So, what colour panties was your wife wearing today?
I generally don’t care what people think or say.
In fact, I’m a pretty stubborn bastard, and though I listen to other people’s opinions (sometimes to a fault) I tend to beat my own path through the junglie of life.
But some people are just constant annoyances, always badgering about shit that’s none of their bidness. Like, get your own life, motherfecker.
Listen, I have a lot of friends. Female ones, too. I go out with them often. So yeah, you’ll see me out with girls.
The problem is this. Some niggers just don’t seem to have sex lives of their own, and like to live vicariously through others. Like, how you gonna ask me if I “fecked that item I was with” the other day?
How you gonna ask me “kana chainaka here” or if she broke my bones? How the feck do you speculate on “how hard I hit it” or “kanenge kanochemerera“? How the feck?
You don’t know WHO I’m with, or WHERE she came from, but automagically assume I’m such a playa I *gots* to be hittin’ that. Like, what the feck?
Listen, people. Some of y’all need to get your own damn lives, and have the decency and respect to keep your conversations to soccer or Gideon Gono or Obama or whatever other mundane shit we have in common. You don’t know me!
I’ve cooked up a word for some of these niggers. Hater-osexuals. Cos they ain’t having any sex of their own, so they gots to hate on those who are.

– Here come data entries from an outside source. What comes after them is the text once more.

===== src/rtl/train_agent.sv =====
// ---------------------------------------------------------------------------
// train_agent
//
// Junction agent for four trains that share one track segment. Each train
// runs its own IDLE -> WAIT -> CROSS state machine. An external traffic
// controller names the train that may use the track. A crossing finishes
// once the grant has been held for CROSS_CYCLES+1 consecutive edges. Only
// one train occupies the track at a time, so one occupancy counter is
// shared by all four trains.
//
// Parameters
//   CROSS_CYCLES   track occupancy length in clock cycles (1..15)
//
// Ports
//   clk            single clock, rising-edge active
//   reset          asynchronous, active-low reset
//   arrive[3:0]    bit i pulses when train i+1 reaches the junction
//   grant[2:0]     controller grant: 0 none, 1..4 train, 5..7 illegal
//   train_request  bit i high while train i+1 waits for or holds the track
//   train_done     one-cycle pulse when the current crossing completes
//   crossing_id    train currently on the track (1..4), 0 when free
//   crossed_count  completed crossings, saturating at 255
//   abort_count    crossings revoked by the controller, saturating at 255
//   arrive_drop    one-cycle pulse when an arrival is discarded
//   grant_error    sticky flag, set when an illegal grant value is sampled
// ---------------------------------------------------------------------------
module train_agent #(
  parameter int CROSS_CYCLES = 3
) (
  input  logic       clk,
  input  logic       reset,
  input  logic [3:0] arrive,
  input  logic [2:0] grant,
  output logic [3:0] train_request,
  output logic       train_done,
  output logic [2:0] crossing_id,
  output logic [7:0] crossed_count,
  output logic [7:0] abort_count,
  output logic       arrive_drop,
  output logic       grant_error
);

  typedef enum logic [1:0] {
    IDLE  = 2'd0,
    WAIT  = 2'd1,
    CROSS = 2'd2
  } state_t;

  localparam logic [3:0] CROSS_LAST = 4'(CROSS_CYCLES);

  // Shared occupancy counter and registered outputs
  logic [3:0] cnt_reg, cnt_next;
  logic [3:0] request_reg, request_next;
  logic       done_reg, done_next;
  logic [2:0] crossing_id_reg, crossing_id_next;
  logic [7:0] crossed_count_reg, crossed_count_next;
  logic [7:0] abort_count_reg, abort_count_next;
  logic       drop_reg, drop_next;
  logic       grant_error_reg, grant_error_next;

  // Per-train event flags gathered from the generate blocks
  logic [3:0] start_vec;
  logic [3:0] step_vec;
  logic [3:0] done_vec;
  logic [3:0] abort_vec;
  logic [3:0] drop_vec;
  logic [3:0] cross_vec;
  logic [3:0] cross_next_vec;
  logic [3:0] busy_next_vec;

  logic       grant_illegal;
  logic [2:0] grant_eff;
  logic       any_cross;

  // Illegal grant codes behave exactly like "no grant" for the FSMs.
  assign grant_illegal = (grant > 3'd4);
  assign grant_eff     = grant_illegal ? 3'd0 : grant;
  assign any_cross     = |cross_vec;

  for (genvar gi = 0; gi < 4; gi++) begin : g_train
    localparam logic [2:0] TRAIN_ID = 3'(gi + 1);

    state_t state_reg, state_next;
    logic   granted;
    logic   start_ev, step_ev, done_ev, abort_ev, drop_ev;

    assign granted = (grant_eff == TRAIN_ID);

    always_ff @(posedge clk or negedge reset) begin
      if (!reset) begin
        state_reg <= IDLE;
      end else begin
        state_reg <= state_next;
      end
    end

    always_comb begin
      state_next = state_reg;
      start_ev   = 1'b0;
      step_ev    = 1'b0;
      done_ev    = 1'b0;
      abort_ev   = 1'b0;
      drop_ev    = 1'b0;
      case (state_reg)
        IDLE: begin
          // A grant naming an idle train is simply ignored.
          if (arrive[gi]) begin
            state_next = WAIT;
          end
        end
        WAIT: begin
          drop_ev = arrive[gi];
          // Entry is blocked while any other train still holds the track,
          // even if that train is being revoked on this same edge.
          if (granted && !any_cross) begin
            state_next = CROSS;
            start_ev   = 1'b1;
          end
        end
        CROSS: begin
          // Arrivals are discarded here too, including on the completion edge.
          drop_ev = arrive[gi];
          if (granted) begin
            if (cnt_reg == CROSS_LAST) begin
              state_next = IDLE;
              done_ev    = 1'b1;
            end else begin
              step_ev = 1'b1;
            end
          end else begin
            state_next = WAIT;
            abort_ev   = 1'b1;
          end
        end
        default: begin
          state_next = IDLE;
        end
      endcase
    end

    assign start_vec[gi]      = start_ev;
    assign step_vec[gi]       = step_ev;
    assign done_vec[gi]       = done_ev;
    assign abort_vec[gi]      = abort_ev;
    assign drop_vec[gi]       = drop_ev;
    assign cross_vec[gi]      = (state_reg == CROSS);
    assign cross_next_vec[gi] = (state_next == CROSS);
    assign busy_next_vec[gi]  = (state_next != IDLE);
  end

  // Next values for the shared counter and every registered output
  always_comb begin
    cnt_next           = cnt_reg;
    request_next       = busy_next_vec;
    done_next          = |done_vec;
    drop_next          = |drop_vec;
    crossing_id_next   = 3'd0;
    crossed_count_next = crossed_count_reg;
    abort_count_next   = abort_count_reg;
    grant_error_next   = grant_error_reg | grant_illegal;

    if (|start_vec) begin
      cnt_next = 4'd1;
    end else if (|step_vec) begin
      cnt_next = cnt_reg + 4'd1;
    end else if ((|done_vec) || (|abort_vec)) begin
      cnt_next = 4'd0;
    end

    // At most one train can be in CROSS after this edge.
    for (int i = 0; i < 4; i++) begin
      if (cross_next_vec[i]) begin
        crossing_id_next = 3'(i + 1);
      end
    end

    if ((|done_vec) && (crossed_count_reg != 8'hFF)) begin
      crossed_count_next = crossed_count_reg + 8'd1;
    end
    if ((|abort_vec) && (abort_count_reg != 8'hFF)) begin
      abort_count_next = abort_count_reg + 8'd1;
    end
  end

  always_ff @(posedge clk or negedge reset) begin
    if (!reset) begin
      cnt_reg           <= 4'd0;
      request_reg       <= 4'd0;
      done_reg          <= 1'b0;
      crossing_id_reg   <= 3'd0;
      crossed_count_reg <= 8'd0;
      abort_count_reg   <= 8'd0;
      drop_reg          <= 1'b0;
      grant_error_reg   <= 1'b0;
    end else begin
      cnt_reg           <= cnt_next;
      request_reg       <= request_next;
      done_reg          <= done_next;
      crossing_id_reg   <= crossing_id_next;
      crossed_count_reg <= crossed_count_next;
      abort_count_reg   <= abort_count_next;
      drop_reg          <= drop_next;
      grant_error_reg   <= grant_error_next;
    end
  end

  assign train_request = request_reg;
  assign train_done    = done_reg;
  assign crossing_id   = crossing_id_reg;
  assign crossed_count = crossed_count_reg;
  assign abort_count   = abort_count_reg;
  assign arrive_drop   = drop_reg;
  assign grant_error   = grant_error_reg;

endmodule


===== config.mk =====
export PLATFORM = sky130hd
export DESIGN_NAME = train_agent
export DESIGN_NICKNAME = d
export VERILOG_FILES = /design/src/rtl/train_agent.sv
export SDC_FILE = /design/constraint.sdc
export NUM_CORES = 1
export LEC_CHECK = 0
export CORE_ASPECT_RATIO = 2
export CORE_MARGIN = 5
export CORE_UTILIZATION = 55
export CTS_CLUSTER_SIZE = 10
export DETAILED_ROUTE_END_ITERATION = 7
export MAX_ROUTING_LAYER = met4
export PLACE_DENSITY = 0.81
export SLEW_MARGIN = 20
export SYNTH_ARGS = -nofsm -noshare
export SYNTH_HDL_FRONTEND = slang
export SYNTH_SLANG_ARGS = --single-unit

===== constraint.sdc =====
create_clock -name clk -period 3.6 [get_ports clk]
set_input_delay 0.36 -clock clk [delete_from_list [all_inputs] [get_ports clk]]
set_output_delay 0.36 -clock clk [all_outputs]
set_load 0.02 [all_outputs]

==> out/metrics.yaml <==
outcome: "finished clean"
maxSlewViolCount: 0
cts_resized: 0
r2r_start: "g_train[2].state_reg[0]"
initial_core_util_pct: 55.9
finalSetupViolCount: 0
syn-num-nets: 246
clock-sinks: 38
fin_nets: 283
start_kind: "register"
ant_nets: 0
io_pins: 35
overflow: 0
ys_seq_elements: 38
diodes: 0
seq_area_frac_synth_pct: 42.0
crit_fanout: 7
tns_ns: 0
synth_area_leaders: "dfrtp_1 (42%), ha_1 (11%), xnor2_1 (3.5%)"
netlist_area_um2: 2260
first_pass_iters: 4
min_period_over_period_pct: 64.3
numCtsBuffers: 5
rsz0062_at_grt: "no"
antenna_found_initial: 0
yosysUniqueCellTypes: 56
p_total_uw: 1930
place.gp.congestion: 0.879
avgSynthCellArea_um2: 10.4
cp.required_ns: 3.82
async_flop_share_pct: 100
grt_pass1_vias: 1924
dr.first_iter.drc_count: 38
vias_per_cell: 5.78
io_buffers: 34
yosys.area.top_type: "dfrtp_1"
fp.dieH_um: 101
grt_pass1_wl_um: 8360
cts_hold_buf: 0
min_path_type: "in -> async"
hold_viol: 0
cap_violations: 0
grtUsageTotal_pct: 19.2
synth_most_common_cell: "dfrtp_1"
peakVddDrop_uv: 419
synth_top_cell_area_share_pct: 42.0
cts_setup_buffers: 0
ff2ff_path_depth: 7
drc: 0
cp_data_arrival_time_ns: 2.53
clk_pin_slew_ns: 0.07
clock.fmax_mhz: 432
final_layout_size_suffix_gt1_share_pct: 10.2
wl_um: 4690
areaGrowthSynthToFinish_pct: 19.7
path_class: "reg -> reg"
cts.root.buffer_cell: "clkbuf_8"
cts_buffer_depth: 2
startpoint: "g_train[2].state_reg[0]"
grt_start_max_net_pins: 39
dp_hpwl_um: 3650
leakagePower_uw: 0.00120
synthTopCellsByCount: "dfrtp_1 (38), ha_1 (19), inv_1 (16)"
fillers: 357
p_per_area_nw_per_um2: 714
relSlewSlack_pct: 46.2
period_needed_ns: 2.32
htree_num_levels: 2
skew_ns: 0.00715
synth-warning-count: 0
cts_tree: "yes"
num_vias: 1774
die_w_um: 55.4
end_kind: "register"
dieArea_um2: 5570
clk_latency_ns: 0.29
row_count: 33
post_drt_wl_per_cell_um: 15.3
synth_edf_count: 0
synth_cells: 218
worst_pin_slew_ns: 0.807
ys.flop_type: "dfrtp_1"
core-area_um2: 4050
## layer usage
layer | up-vias | track usage [%] | part of all wire, %
met5 | - | - | 0
met2 | 45 | 33.8 | 55
li1 | 849 | - | -
met4 | 0 | 12.7 | 4.4
met3 | 20 | 3.33 | 3.3
met1 | 860 | 19.0 | 37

But just in case the boundaries aren’t clear to anyone, let me simplify this shit.
If I don’t know your surname (and vice versa), you are not my friend.
Get back motherfecker, you don’t know me like that.
12 Replies to “So, what colour panties was your wife wearing today?”
Well, I never!
Wait, is your surname not “Black”?
I see how it is. Whatever.
i guess you didnt hit it then did you 🙂
Anon, I was just thinking the same myself! 🙂 EEEEEKKKKK
This happen over your lunch hour or something?
Oh, news just out, Palin had to be told that Africa was a continent and not a country. AND, the cow could not name all the north american nations. And more! Sheesh!!! We dodged one hell of a bullet there.
Anything to do with the Keg incident?
Ooh! Pray tell B.Diddy! 8) Pray tell!!! 8)
hahahe, man this post is sooo funny, great honesty man, I’m going to use that line, “….If I don’t know your surname (and vice versa), you are not my friend.Get back motherfucker, you don’t know me like that.” Brilliant Joe! I hate motherfuckers who’re hanger-onners who think their 2cents worth of comments useful. damn peasants!
Well well Buffy, it actually had nothing whatsoever to do with THAT Keg incident 🙂 That was ust a … kerfuffle, nothing major.
This was someone who, just because we occasionally drink in the same building, thinks he can talk to me like we grew up together.
AND I DON”T EVEN KNOW HIS NAME!!!!
Ravi – peasants! LOL, I see u bin burned in the same faya.
As for you, young Alias, you’re trying to be clever, lol.
Whether I hit it or not … anyway … *sigh*. No.
what was “that” Keg incident?
I had a moment this weekend where I immediately thought of “the corner”.
The Keg incident shall remain in the past.
Ah the legendary corner. We were holding it on Friday evening.